In this second volume, we set out a general framework for the theory of
point processes, starting from their interpretation as random measures. The
material represents a reorganized version of those parts of Chapters 6–14 of
the first edition not already covered in Volume I, together with a significant
amount of new material.
Contrary to our initial expectations, growth in the theoretical aspects of
the subject has at least matched the growth in applications. Much of the original text has been substantially revised in order to present a more consistent
treatment of marked as well as simple point processes. This applies particularly to the material on stationary processes in Chapter 12, the Palm theory
covered in Chapter 13, and the discussion of martingales and conditional intensities in Chapter 14. Chapter 15, on spatial point processes, has also been
significantly modified and extended.

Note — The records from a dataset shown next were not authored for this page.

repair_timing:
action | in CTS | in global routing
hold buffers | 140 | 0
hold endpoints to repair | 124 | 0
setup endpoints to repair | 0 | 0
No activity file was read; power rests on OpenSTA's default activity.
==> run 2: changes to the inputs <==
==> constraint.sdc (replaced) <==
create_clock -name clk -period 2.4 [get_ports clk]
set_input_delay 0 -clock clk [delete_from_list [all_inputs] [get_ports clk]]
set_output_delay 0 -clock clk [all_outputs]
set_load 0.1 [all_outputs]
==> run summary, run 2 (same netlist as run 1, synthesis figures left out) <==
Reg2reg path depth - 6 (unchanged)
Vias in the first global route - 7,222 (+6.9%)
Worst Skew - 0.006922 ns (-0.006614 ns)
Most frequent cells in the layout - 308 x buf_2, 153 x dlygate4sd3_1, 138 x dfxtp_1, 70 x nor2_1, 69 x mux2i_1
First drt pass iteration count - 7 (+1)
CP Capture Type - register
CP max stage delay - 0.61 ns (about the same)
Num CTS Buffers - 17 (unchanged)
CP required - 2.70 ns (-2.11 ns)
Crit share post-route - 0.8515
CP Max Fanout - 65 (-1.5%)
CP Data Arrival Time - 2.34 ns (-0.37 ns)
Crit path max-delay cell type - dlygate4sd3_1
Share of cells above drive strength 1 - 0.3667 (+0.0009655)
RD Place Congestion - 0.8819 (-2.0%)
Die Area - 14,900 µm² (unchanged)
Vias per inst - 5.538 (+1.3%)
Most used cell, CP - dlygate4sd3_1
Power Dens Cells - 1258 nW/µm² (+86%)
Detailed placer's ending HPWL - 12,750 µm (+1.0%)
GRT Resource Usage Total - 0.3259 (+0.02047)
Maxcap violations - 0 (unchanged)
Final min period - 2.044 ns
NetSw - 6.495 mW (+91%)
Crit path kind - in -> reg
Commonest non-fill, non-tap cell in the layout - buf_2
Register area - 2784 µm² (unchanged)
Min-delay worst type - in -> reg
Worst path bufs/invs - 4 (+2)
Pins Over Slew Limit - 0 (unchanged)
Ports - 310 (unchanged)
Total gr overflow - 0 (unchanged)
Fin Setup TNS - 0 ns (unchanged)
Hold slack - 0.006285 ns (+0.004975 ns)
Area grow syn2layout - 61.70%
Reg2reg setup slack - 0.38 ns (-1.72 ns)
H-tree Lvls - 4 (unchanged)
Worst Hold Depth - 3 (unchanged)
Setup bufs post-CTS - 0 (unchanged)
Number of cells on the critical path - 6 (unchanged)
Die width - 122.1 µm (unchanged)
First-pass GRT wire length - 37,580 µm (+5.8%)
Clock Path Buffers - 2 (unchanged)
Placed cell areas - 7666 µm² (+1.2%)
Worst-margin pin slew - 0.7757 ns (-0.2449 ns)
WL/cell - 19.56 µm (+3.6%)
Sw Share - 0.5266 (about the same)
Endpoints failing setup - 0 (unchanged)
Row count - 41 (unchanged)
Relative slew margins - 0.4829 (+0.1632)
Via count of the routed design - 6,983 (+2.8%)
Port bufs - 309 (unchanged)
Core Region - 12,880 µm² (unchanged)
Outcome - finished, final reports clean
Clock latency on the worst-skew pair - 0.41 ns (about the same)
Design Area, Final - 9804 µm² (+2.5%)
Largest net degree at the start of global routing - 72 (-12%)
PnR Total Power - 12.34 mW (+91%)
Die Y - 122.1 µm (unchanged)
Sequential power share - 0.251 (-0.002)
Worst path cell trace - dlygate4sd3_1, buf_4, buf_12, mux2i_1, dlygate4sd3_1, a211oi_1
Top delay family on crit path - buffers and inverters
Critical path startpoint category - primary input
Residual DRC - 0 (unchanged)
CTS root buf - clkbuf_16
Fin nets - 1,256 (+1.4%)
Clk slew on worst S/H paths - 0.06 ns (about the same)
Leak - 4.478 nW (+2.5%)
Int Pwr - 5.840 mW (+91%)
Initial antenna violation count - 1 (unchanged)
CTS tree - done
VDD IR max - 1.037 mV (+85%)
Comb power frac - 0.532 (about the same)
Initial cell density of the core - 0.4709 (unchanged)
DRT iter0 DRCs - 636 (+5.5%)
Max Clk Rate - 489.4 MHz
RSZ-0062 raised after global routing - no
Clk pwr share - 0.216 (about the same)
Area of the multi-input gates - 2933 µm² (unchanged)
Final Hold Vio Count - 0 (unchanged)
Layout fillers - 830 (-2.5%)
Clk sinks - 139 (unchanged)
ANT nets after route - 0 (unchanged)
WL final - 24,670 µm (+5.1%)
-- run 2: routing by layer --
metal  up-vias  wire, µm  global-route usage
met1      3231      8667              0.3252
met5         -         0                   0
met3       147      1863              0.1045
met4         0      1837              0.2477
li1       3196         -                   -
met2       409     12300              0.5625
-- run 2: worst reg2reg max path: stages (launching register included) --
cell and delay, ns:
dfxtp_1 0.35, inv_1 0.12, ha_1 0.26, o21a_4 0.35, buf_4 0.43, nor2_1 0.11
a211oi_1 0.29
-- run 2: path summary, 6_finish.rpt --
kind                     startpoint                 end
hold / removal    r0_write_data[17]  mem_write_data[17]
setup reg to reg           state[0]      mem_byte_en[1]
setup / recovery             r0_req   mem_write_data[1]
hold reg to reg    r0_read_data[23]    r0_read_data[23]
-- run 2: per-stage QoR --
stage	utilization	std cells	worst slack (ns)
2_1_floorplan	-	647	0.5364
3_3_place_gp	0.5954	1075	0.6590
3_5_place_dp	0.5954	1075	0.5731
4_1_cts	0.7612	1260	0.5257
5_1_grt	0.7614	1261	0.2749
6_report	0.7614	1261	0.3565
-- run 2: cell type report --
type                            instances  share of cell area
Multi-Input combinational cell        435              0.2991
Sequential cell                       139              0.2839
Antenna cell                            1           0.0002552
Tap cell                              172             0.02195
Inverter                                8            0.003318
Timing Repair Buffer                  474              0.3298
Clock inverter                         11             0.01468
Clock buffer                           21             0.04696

Essentially new sections include Sections 10.3 and 10.4 on point processes defined by Markov chains and Markov
point processes in space; Sections 12.7 on long-range dependence and 12.8 on
scale invariance and self-similarity; Sections 13.4 on marked point processes
and convergence to equilibrium and 13.6 on fractal dimensions; Sections 14.6
on random time changes and 14.7 on Poisson embedding and convergence to
equilibrium; much of the material in Sections 15.1–15.4 on spatial processes
is substantially new or revised; and some recent material on point maps and
point stationarity has been included in Section 13.3.